Which of the following is the best investigation for acute gout?
## **Core Concept**
The diagnosis of acute gout primarily relies on clinical presentation, but investigations play a crucial role in confirming the diagnosis and ruling out other causes of acute arthritis. Gout is characterized by the deposition of monosodium urate crystals within joints, leading to intense inflammation.
## **Why the Correct Answer is Right**
The correct answer, **B. Synovial fluid analysis**, is considered the gold standard for diagnosing gout. This involves aspirating fluid from the affected joint and examining it under polarized light microscopy for the presence of monosodium urate crystals, which appear needle-shaped and negatively birefringent. This method directly identifies the causative agent of gout, making it the most definitive diagnostic test.
## **Why Each Wrong Option is Incorrect**
- **Option A: X-ray** - While X-rays can show joint damage and tophi (deposits of uric acid crystals) in chronic gout, they are not useful in the acute setting for diagnosing gout as they may appear normal early in the disease.

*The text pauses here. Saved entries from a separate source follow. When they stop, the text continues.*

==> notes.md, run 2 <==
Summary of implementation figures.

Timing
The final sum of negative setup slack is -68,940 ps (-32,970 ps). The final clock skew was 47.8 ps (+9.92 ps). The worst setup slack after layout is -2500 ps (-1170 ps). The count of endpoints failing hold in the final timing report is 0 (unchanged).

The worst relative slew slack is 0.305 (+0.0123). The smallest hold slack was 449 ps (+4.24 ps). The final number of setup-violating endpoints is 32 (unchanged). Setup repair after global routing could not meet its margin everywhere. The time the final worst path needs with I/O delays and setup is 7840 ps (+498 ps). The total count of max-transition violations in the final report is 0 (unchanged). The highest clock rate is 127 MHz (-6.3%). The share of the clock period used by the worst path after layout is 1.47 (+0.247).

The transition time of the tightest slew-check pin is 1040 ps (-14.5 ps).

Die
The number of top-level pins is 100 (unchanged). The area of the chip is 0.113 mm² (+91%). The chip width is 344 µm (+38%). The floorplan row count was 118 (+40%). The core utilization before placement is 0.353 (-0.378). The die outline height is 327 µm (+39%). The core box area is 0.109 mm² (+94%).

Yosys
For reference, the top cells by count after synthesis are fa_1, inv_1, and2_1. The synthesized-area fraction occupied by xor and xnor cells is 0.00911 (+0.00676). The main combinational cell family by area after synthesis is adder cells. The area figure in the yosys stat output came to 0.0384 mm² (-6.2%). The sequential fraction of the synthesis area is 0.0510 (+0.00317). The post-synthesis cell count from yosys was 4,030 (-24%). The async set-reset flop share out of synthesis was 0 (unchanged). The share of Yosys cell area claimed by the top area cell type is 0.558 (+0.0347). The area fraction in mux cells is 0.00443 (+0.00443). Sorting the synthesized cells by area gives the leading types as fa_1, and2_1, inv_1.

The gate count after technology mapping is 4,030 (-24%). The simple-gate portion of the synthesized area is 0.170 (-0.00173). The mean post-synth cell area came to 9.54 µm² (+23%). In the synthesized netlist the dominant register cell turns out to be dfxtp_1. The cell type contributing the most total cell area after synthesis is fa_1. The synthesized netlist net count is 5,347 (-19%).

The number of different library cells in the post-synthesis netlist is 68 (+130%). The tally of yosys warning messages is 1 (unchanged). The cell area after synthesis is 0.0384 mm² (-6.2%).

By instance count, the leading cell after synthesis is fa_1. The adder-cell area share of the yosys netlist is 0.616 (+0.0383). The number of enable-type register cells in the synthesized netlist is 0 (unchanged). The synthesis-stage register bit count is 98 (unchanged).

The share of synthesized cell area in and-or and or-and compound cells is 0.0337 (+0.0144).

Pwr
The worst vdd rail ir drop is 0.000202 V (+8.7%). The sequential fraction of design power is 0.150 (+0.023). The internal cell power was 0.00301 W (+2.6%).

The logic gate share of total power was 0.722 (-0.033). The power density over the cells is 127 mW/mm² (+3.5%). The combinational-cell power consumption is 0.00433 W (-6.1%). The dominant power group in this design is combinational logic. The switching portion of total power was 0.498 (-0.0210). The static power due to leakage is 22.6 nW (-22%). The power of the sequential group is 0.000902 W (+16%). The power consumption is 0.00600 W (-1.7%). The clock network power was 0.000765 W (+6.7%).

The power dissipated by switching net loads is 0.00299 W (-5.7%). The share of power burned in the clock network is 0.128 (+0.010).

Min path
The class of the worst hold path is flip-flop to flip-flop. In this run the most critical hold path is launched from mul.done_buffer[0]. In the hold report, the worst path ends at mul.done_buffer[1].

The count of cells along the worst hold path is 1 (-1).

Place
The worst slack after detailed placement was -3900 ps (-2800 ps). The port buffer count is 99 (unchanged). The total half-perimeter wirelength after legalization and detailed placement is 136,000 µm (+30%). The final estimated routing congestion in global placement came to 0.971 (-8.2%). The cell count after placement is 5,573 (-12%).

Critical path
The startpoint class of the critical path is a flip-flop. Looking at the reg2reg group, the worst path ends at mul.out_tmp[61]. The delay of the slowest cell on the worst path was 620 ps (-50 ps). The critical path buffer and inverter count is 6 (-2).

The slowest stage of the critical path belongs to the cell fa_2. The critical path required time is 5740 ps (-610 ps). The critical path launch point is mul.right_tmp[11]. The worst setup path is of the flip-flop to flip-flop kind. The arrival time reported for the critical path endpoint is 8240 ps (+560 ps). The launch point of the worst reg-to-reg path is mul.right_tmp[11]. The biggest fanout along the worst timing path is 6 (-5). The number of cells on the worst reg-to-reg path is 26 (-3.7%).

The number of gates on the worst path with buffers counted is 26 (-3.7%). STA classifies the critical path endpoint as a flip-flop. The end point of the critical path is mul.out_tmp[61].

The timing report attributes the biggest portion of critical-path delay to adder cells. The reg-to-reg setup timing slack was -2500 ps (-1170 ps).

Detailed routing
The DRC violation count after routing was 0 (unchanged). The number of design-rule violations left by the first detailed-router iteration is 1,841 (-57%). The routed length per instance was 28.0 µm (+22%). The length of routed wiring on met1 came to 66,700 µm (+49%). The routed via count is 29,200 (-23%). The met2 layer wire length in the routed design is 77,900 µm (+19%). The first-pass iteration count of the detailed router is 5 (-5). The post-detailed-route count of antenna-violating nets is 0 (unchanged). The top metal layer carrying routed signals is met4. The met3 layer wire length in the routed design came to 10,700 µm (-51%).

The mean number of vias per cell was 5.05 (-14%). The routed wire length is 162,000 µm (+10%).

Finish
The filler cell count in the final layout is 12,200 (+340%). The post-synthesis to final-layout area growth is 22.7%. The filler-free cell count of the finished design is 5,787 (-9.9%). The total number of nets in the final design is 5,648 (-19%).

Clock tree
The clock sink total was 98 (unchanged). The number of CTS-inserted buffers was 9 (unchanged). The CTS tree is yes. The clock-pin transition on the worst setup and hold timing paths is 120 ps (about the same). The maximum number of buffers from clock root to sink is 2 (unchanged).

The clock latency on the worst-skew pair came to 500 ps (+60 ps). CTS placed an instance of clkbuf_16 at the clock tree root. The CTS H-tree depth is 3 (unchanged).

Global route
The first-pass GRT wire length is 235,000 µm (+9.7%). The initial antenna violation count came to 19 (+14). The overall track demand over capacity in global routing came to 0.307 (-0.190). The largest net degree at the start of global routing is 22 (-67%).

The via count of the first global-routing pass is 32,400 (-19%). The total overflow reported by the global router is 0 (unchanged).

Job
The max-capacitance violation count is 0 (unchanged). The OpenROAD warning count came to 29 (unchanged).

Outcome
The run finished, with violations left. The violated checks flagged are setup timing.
## pepper
==> flow/design.v (excerpt) <==
module hopselection(
clk_6M, rstz, p_033us,
regi_isMaster,
ps_pagerespTO,
fk_page,
scancase,
m_half_tslot_p,
connsnewslave, connsnewmaster,
txbit_period, rxbit_period,
fkset_p,   
psackfhs, pagetxfhs, pagetmp, pagerxackfhs ,
corre_threshold,
psrxfhs_succ_p,
psrxfhs,
pstxid,
m_tslot_p, ms_tslot_p,
ps_N_incr_p,
pageAB_2Npage_count, 
Atrain,
regi_interlace_offset, regi_page_k_nudge,
regi_AFH_mode,
regi_AFH_N, regi_AFH_channel_map,
ps, gips, is, giis, page, inquiry, mpr, spr, ir, conns,
prs_clock_frozen, prm_clock_frozen,
CLK, CLKE, CLKN, BD_ADDR,
counter_isFHS,
fk,
fk_chg_p, fk_chg_p_ff,
fk_pstxid
);
make LEC_CHECK=0 ABC_AREA=1 CAP_MARGIN=20 CORE_MARGIN=2 CORE_UTILIZATION=71 CTS_CLUSTER_DIAMETER=232 CTS_CLUSTER_SIZE=37 HOLD_SLACK_MARGIN=0.3 MAX_ROUTING_LAYER=met4 PLACE_DENSITY_LB_ADDON=0.05 SETUP_SLACK_MARGIN=4.44 SLEW_MARGIN=20 finish   # period 15.1 ns
run.sh (not shown) runs the stock make flow with config.mk's settings and CLKGATE_MAP_FILE=.
pepper never completed, since it errored out during global routing.
#### Input delta (ember over pepper)
# pepper
export LEC_CHECK = 0
export ABC_AREA = 1
export CAP_MARGIN = 20
export CORE_MARGIN = 2
export CORE_UTILIZATION = 71
export CTS_CLUSTER_DIAMETER = 232
export CTS_CLUSTER_SIZE = 37
export HOLD_SLACK_MARGIN = 0.3
export MAX_ROUTING_LAYER = met4
export PLACE_DENSITY_LB_ADDON = 0.05
export SETUP_SLACK_MARGIN = 4.44
export SLEW_MARGIN = 20
create_clock -name core_clock -period 15.1 [get_ports {clk_6M}]
# ember
export LEC_CHECK = 0
export CAP_MARGIN = 20
export CORE_MARGIN = 2
export CORE_UTILIZATION = 52
export CTS_CLUSTER_SIZE = 99
export PLACE_DENSITY = 0.6
export SLEW_MARGIN = 20
create_clock -name core_clock -period 21.1 [get_ports {clk_6M}]
- ember finished all stages; the layout is clean.
- From pepper to ember the numbers moved as follows: sequential cell area fraction in the yosys report went down; cell count listed in synth_stat.txt saw a decrease; floorplan die area increased by 38% relative to the old numbers.
- ember has fraction of the mapped netlist area in simple logic gates below what pepper had.
- Cell count after synthesis delta for ember relative to pepper: 560 lower
- Comparing pepper and ember, the lower yosys-reported design area after synthesis is on pepper.
- The x dimension of the die of ember is higher than that of pepper.
- Comparing pepper and ember, post-synthesis share of cell area spent on xor and xnor gates is higher on ember.
Edits applied to the flow inputs when going from ember to sierra:
# ember
export LEC_CHECK = 0
export CAP_MARGIN = 20
export CORE_MARGIN = 2
export CORE_UTILIZATION = 52
export CTS_CLUSTER_SIZE = 99
export PLACE_DENSITY = 0.6
export SLEW_MARGIN = 20
create_clock -name core_clock -period 21.1 [get_ports {clk_6M}]
# sierra
export LEC_CHECK = 0
export ABC_AREA = 1
export CAP_MARGIN = 15
export CORE_MARGIN = 2
export CORE_UTILIZATION = 72
export CTS_CLUSTER_DIAMETER = 142
export CTS_CLUSTER_SIZE = 99
export HOLD_SLACK_MARGIN = -0.06
export PLACE_DENSITY = 0.6
export SLEW_MARGIN = 20
create_clock -name core_clock -period 21.1 [get_ports {clk_6M}]
[summary]
| wire length | sierra vs ember | about 15% higher |. Against ember, sierra comes in 3.1 points lower on xor/xnor share of the synthesized area. Of ember and sierra, the lower reported combinational group power belongs to sierra. The register share of the cell area of sierra exceeds that of ember by 0.60 points. In the reports for ember and sierra, the larger number of buffers and inverters on the critical path belongs to sierra. sierra ends up with a relative area change from synthesis to final layout that is 1.4 points lower than in ember. The met1 global-route usage of sierra is higher than that of ember. The non-clock buffer count in ember is 1.10 times that in sierra. Compared with ember, sierra is more frugal on power. Portion of total power attributed to the clock network in sierra is 1.0 points higher than in ember. sierra was carried through to the last stage, and its layout satisfied the timing, design-rule and antenna checks.
[inputs] amber vs sierra
# sierra
export LEC_CHECK = 0
export ABC_AREA = 1
export CAP_MARGIN = 15
export CORE_MARGIN = 2
export CORE_UTILIZATION = 72
export CTS_CLUSTER_DIAMETER = 142
export CTS_CLUSTER_SIZE = 99
export HOLD_SLACK_MARGIN = -0.06
export PLACE_DENSITY = 0.6
export SLEW_MARGIN = 20
create_clock -name core_clock -period 21.1 [get_ports {clk_6M}]
# amber
export LEC_CHECK = 0
export CAP_MARGIN = 20
export CORE_MARGIN = 2
export CORE_UTILIZATION = 43
export PLACE_DENSITY = 0.6
export SLEW_MARGIN = 20
create_clock -name core_clock -period 23.1 [get_ports {clk_6M}]
Results
amber | status: complete | timing, DRC, antenna: pass. sierra: flow completed, timing, DRC and antenna clean. The count of buffering cells on the critical path with inverters included in amber sits 1 above the value recorded for sierra. Looking at area fraction of clock buffers and clock inverters, amber sits 0.16 points below sierra. Placed standard-cell area is higher on amber. Summary — well-tap cell count, amber relative to sierra: higher, by 67%. On cell area after layout: amber sits above sierra.

---

hopselection again, from the RTL that the note above started with.
make LEC_CHECK=0 CAP_MARGIN=40 CORE_MARGIN=2 CORE_UTILIZATION=70 CTS_CLUSTER_DIAMETER=57 CTS_CLUSTER_SIZE=14 SETUP_SLACK_MARGIN=3.71 SLEW_MARGIN=20 finish   # period 13.9 ns
The starting point did not get past global routing.
Edit:
Settings changed: CAP_MARGIN 40 to 20, CORE_UTILIZATION 70 to 66, CTS_CLUSTER_DIAMETER 57 to 232, CTS_CLUSTER_SIZE 14 to unset, SETUP_SLACK_MARGIN 3.71 to unset.
Clock period 13.9 ns to 15.1 ns, I/O delays scaled along.
Effect: Now the flow finished but fails on negative setup slack; synthesized area stays the same; synthesized cell count stays the same; die area is higher by 5.9%.
Edit:
Settings changed: ABC_AREA set to 1, CORE_UTILIZATION 66 to 68, CTS_CLUSTER_SIZE set to 37, HOLD_SLACK_MARGIN set to 0.3, MAX_ROUTING_LAYER set to met4, SETUP_SLACK_MARGIN set to 0.04.
Effect: The new run ran to the end with violations: negative setup slack; total power came out lower by 9.8%; clock power stays flat; worst hold slack loses 0.018 ns; wire length came out higher by about 4%; count of clock-buffer cells in the layout falls by 1; clock skew barely changes.
Edit:
Settings changed: ABC_AREA 1 to unset, CORE_UTILIZATION 68 to 69, CTS_CLUSTER_DIAMETER 232 to unset, CTS_CLUSTER_SIZE 37 to 14, HOLD_SLACK_MARGIN 0.3 to unset, MAX_ROUTING_LAYER met4 to unset, SETUP_SLACK_MARGIN 0.04 to unset.
Clock period 15.1 ns to 13.9 ns, I/O delays scaled along.
=> Now the flow did not get past global routing (GRT-0232); synthesized area rose by 1.9%; die size climbs by 0.39%; synthesized cell count is lower by 22%.

---

Starting RTL as in the previous note.
export LEC_CHECK = 0
export ABC_AREA = 1
export CAP_MARGIN = 10
export CORE_MARGIN = 2
export CORE_UTILIZATION = 72
export CTS_CLUSTER_DIAMETER = 396
export CTS_CLUSTER_SIZE = 52
export PLACE_DENSITY = 0.6
export SETUP_SLACK_MARGIN = 3.84
export SLEW_MARGIN = 20
create_clock -name core_clock -period 13.2 [get_ports {clk_6M}]
The first run never finished: it broke off in clock tree synthesis.
Change:
--- a/flow/config.mk
+++ b/flow/config.mk
@@ -8,9 +8,8 @@
 export ABC_AREA = 1
-export CAP_MARGIN = 10
+export CAP_MARGIN = 20
 export CORE_MARGIN = 2
 export CORE_UTILIZATION = 72
-export CTS_CLUSTER_DIAMETER = 396
-export CTS_CLUSTER_SIZE = 52
+export CTS_CLUSTER_DIAMETER = 142
+export CTS_CLUSTER_SIZE = 99
 export PLACE_DENSITY = 0.6
-export SETUP_SLACK_MARGIN = 3.84
 export SLEW_MARGIN = 20
==> flow/constraint.sdc (replaced) <==
create_clock -name core_clock -period 21.1 [get_ports {clk_6M}]
set_input_delay 4.2200 -clock core_clock [delete_from_list [all_inputs] [get_ports {clk_6M}]]
set_output_delay 4.2200 -clock core_clock [all_outputs]
set_load 0.01 [all_outputs]
The changed run completed without violations.
Die area stays the same.
Area after synthesis is unchanged.
Synthesized cell count is unchanged.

- **Option C: Ultrasound** - Ultrasound can detect joint inflammation and tophi but is not as specific as synovial fluid analysis for diagnosing acute gout. It can be helpful in guiding joint aspiration.
- **Option D: Serum uric acid levels** - Serum uric acid levels can be normal or even low during an acute gout attack due to increased uric acid excretion caused by the inflammatory process. Therefore, this test is not reliable for diagnosing acute gout.
## **Clinical Pearl / High-Yield Fact**
A key point to remember is that the presence of **monosodium urate crystals** in synovial fluid is diagnostic of gout. Clinical suspicion should be high in patients presenting with acute monoarthritis, especially of the first metatarsophalangeal joint (podagra), and synovial fluid analysis should be performed when feasible.
## **Correct Answer:** B. Synovial fluid analysis.